DIMBLEBY: You say that the Labour Party made
this all so clear. September the eleventh, Gordon Brown, Shadow Chancellor
now, let me report what he said - "Our policy is not one of devaluation, nor is
it one of revaluation or realignment".
CUNNINGHAM: John Smith and Gordon have made it clear
again and again that a managed realignment of all the currencies in the
Exchange Rate Mechanism offered a way out of the difficulties we faced.
DIMBLEBY: Forgive me on this Jack. One of the
things - just let me carry on....
CUNNINGHAM: Well, it's no good saying forgive me.
I'm trying to answer the question and if you want to ask another one you can do
so in a moment or two. What Gordon's ruling out, and what we've always ruled
out, is changes in the parity of Sterling alone. We didn't want that to
happen, we didn't believe it would solve the problems.
DIMBLEBY: But I'm sorry. Gordon Brown wasn't
saying that. He went on to say "One of the things the Germans may wish to
propose". This is the eleventh of September, only a few days before day zero.
"One of the few things the Germans may wish to propose is whether a realignment
of the currencies will bring interest rates down, there's no guarantee that
that would happen", says Gordon Brown, and - hang on - "it is not our policy".
CUNNINGHAM: It was an obvious way to deal with the
problem which the Conservatives rejected. Gordon was quite right to say there
was no guarantee that such a managed change within the Exchange Rate
Mechanism...
DIMBLEBY: And it was not our policy?
CUNNINGHAM: ...would bring interest rates down.
DIMBLEBY: And it was not our policy? Was he right
to say that?
CUNNINGHAM: It was an obvious option which was
available to John Major and Norman Lamont. They rejected it. They said one
week that there would be no change in the parity of Sterling, that Sterling
wouldn't leave the Exchange Rate Mechanism, they ruled out that option.
Sterling is out of the Exchange Rate Mechanism, in free-fall for a few days,
and there has been a significant devaluation.
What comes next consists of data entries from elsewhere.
==> src/rtl/port_regs.sv <==
module port_regs
    import pin_port_pkg::*;
#(
    parameter int PINS   = 8,
    parameter int SETTLE = 2
) (
    input  logic            clk,
    input  logic            rst_n,
    input  logic            wr_en,
    input  reg_sel_e        sel,
    input  logic [31:0]     wdata,
    input  logic [PINS-1:0] sync_in,
    output logic [PINS-1:0] dir,
    output logic [PINS-1:0] dout,
    output logic [PINS-1:0] pull,
    output logic [PINS-1:0] snap
);
    localparam int CNT_W = $clog2(SETTLE + 1);

    typedef struct packed {
        logic [PINS-1:0]  dir;
        logic [PINS-1:0]  dout;
        logic [PINS-1:0]  pull;
        logic [PINS-1:0]  snap;
        logic [CNT_W-1:0] cnt;
        logic             done;
    } state_t;

    state_t st_d, st_q;

    always_comb begin
        st_d = st_q;
        if (wr_en) begin
            unique case (sel)
                REG_DATA: begin
                    st_d.dir  = wdata[LANE_DIR +: PINS];
                    st_d.dout = wdata[LANE_OUT +: PINS];
                end
                REG_SET:  st_d.dout = st_q.dout | wdata[LANE_OUT +: PINS];
                REG_CLR:  st_d.dout = st_q.dout & ~wdata[LANE_OUT +: PINS];
                REG_PULL: st_d.pull = wdata[PINS-1:0];
                default:  ;
            endcase
        end
        // Let the synchronizer fill, then latch the pins once
        if (!st_q.done) begin
            if (st_q.cnt == CNT_W'(SETTLE)) begin
                st_d.snap = sync_in;
                st_d.done = 1'b1;
            end else begin
                st_d.cnt = st_q.cnt + 1'b1;
            end
        end
    end

    always_ff @(posedge clk or negedge rst_n) begin
        if (!rst_n) st_q <= '0;
        else        st_q <= st_d;
    end

    assign dir  = st_q.dir;
    assign dout = st_q.dout;
    assign pull = st_q.pull;
    assign snap = st_q.snap;
endmodule
### src/rtl/xbus_pkg.sv
package xbus_pkg;
    typedef enum logic [2:0] {
        ST_IDLE,
        ST_ADDR,
        ST_HOLD,
        ST_SETUP,
        ST_STROBE,
        ST_RECOVER,
        ST_FINISH
    } seq_state_e;
endpackage

### src/rtl/xbus_stretch_reg.sv
module xbus_stretch_reg #(
    parameter int SW      = 3,
    parameter int RST_VAL = 1
) (
    input  logic          clk,
    input  logic          rst_n,
    input  logic          we,
    input  logic [SW-1:0] din,
    output logic [SW-1:0] q
);
    always_ff @(posedge clk or negedge rst_n) begin
        if (!rst_n)
            q <= SW'(RST_VAL);
        else if (we)
            q <= din;
    end
endmodule

### src/rtl/xbus_cnt.sv
module xbus_cnt #(
    parameter int CW = 5
) (
    input  logic          clk,
    input  logic          rst_n,
    input  logic          load,
    input  logic [CW-1:0] load_val,
    input  logic          dec,
    output logic          zero
);
    logic [CW-1:0] q;

    always_ff @(posedge clk or negedge rst_n) begin
        if (!rst_n)
            q <= '0;
        else if (load)
            q <= load_val;
        else if (dec && q != '0)
            q <= q - 1'b1;
    end

    assign zero = (q == '0);

    AST_CNT_NO_UNDERFLOW: assert property (@(posedge clk) disable iff (!rst_n)
        (dec && !load) |-> (q != '0));
endmodule
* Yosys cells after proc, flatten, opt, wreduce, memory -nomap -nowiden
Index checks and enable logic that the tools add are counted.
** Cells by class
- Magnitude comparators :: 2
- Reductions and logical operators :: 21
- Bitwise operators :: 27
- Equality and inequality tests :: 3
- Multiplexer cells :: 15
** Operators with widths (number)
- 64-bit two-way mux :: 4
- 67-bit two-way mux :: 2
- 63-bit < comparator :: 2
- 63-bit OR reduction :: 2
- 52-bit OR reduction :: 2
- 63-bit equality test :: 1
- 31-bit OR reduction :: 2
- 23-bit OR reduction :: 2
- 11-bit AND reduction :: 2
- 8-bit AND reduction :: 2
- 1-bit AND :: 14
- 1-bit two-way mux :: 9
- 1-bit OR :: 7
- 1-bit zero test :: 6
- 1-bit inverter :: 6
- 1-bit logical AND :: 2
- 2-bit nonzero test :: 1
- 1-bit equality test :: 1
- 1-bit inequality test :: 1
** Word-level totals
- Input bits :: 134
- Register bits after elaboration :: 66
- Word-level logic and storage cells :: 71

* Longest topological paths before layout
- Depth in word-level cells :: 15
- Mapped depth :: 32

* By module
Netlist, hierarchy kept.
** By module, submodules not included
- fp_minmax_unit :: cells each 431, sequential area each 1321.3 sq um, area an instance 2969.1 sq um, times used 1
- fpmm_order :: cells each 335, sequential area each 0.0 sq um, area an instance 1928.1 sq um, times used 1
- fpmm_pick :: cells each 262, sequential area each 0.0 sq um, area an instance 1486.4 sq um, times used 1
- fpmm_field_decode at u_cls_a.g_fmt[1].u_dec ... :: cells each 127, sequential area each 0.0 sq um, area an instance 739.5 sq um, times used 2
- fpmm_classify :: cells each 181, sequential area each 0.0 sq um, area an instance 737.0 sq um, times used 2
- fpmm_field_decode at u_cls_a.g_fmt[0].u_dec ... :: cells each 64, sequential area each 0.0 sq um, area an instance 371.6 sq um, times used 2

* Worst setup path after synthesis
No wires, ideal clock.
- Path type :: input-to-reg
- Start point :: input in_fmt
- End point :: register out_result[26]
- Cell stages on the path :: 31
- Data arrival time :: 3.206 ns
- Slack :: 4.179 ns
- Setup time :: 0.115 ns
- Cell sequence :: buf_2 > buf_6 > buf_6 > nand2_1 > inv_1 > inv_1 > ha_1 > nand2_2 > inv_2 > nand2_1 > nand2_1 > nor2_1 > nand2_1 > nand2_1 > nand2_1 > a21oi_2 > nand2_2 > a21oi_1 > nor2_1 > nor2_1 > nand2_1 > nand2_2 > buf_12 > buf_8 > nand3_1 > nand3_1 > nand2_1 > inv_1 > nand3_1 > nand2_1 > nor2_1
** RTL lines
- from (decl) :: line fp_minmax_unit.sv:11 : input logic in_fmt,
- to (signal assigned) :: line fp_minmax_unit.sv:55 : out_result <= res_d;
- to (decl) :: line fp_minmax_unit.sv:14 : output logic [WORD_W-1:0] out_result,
[src/rtl/sa_sequencer.sv]
module sa_sequencer
    import serial_add_pkg::*;
#(
    parameter int WIDTH = 4
) (
    input  logic clk,
    input  logic rst,
    input  logic start,
    output logic busy,
    output logic shift,
    output logic clear_carry,
    output logic done
);
    localparam int CW = (WIDTH > 1) ? $clog2(WIDTH) : 1;
    localparam logic [CW-1:0] LAST = CW'(WIDTH - 1);

    seq_state_e    state;
    logic [CW-1:0] cnt;

    always_ff @(posedge clk) begin
        if (rst) begin
            state <= SEQ_IDLE;
            cnt   <= '0;
            done  <= 1'b0;
        end else begin
            done <= 1'b0;
            case (state)
                SEQ_IDLE: begin
                    if (start) begin
                        state <= SEQ_RUN;
                        cnt   <= '0;
                    end
                end
                SEQ_RUN: begin
                    if (cnt == LAST) begin
                        state <= SEQ_IDLE;
                        done  <= 1'b1;
                    end else begin
                        cnt <= cnt + 1'b1;
                    end
                end
                default: state <= SEQ_IDLE;
            endcase
        end
    end

    assign busy        = (state == SEQ_RUN);
    assign shift       = busy;
    assign clear_carry = (state == SEQ_IDLE) && start;

    // completion pulse lasts one cycle
    assert_done_single_R7: assert property (@(posedge clk) disable iff (rst)
        done |=> !done);

    // done follows the last busy cycle
    assert_done_after_busy_R7: assert property (@(posedge clk) disable iff (rst)
        done |-> (!busy && $past(busy)));

    // a running add advances every cycle whatever start does
    assert_cnt_advance_R9: assert property (@(posedge clk) disable iff (rst)
        (busy && cnt != LAST) |=> (busy && cnt == $past(cnt) + 1'b1));

    // an idle start always launches
    assert_start_launch_R3: assert property (@(posedge clk) disable iff (rst)
        (!busy && start) |=> (busy && cnt == '0));

endmodule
DIMBLEBY: Okay. Let me ask you, from what you've
said is that those in your Party who you heard talking in the film, who you
don't, whose views you don't greatly care for, are not getting a lot of comfort
from what you are saying are they? You're still going to go down the ERM
single currency route, you still want to have Maastricht. You're saying to
them "lump it".
CUNNINGHAM: The National Executive's made its
position clear, so has the Shadow Cabinet. People are bound, as I have always
been in the ten years I've been in the Shadow Cabinet, by collective
responsibility. There have been occasions when I would not have been
recognised or described as wholly in favour of some of the policy decisions
that were taken, but I made my position clear. I accepted that the collective
responsibility which not only has to operate of course in Shadow Cabinets, but
would inevitably have to take effect in Government too.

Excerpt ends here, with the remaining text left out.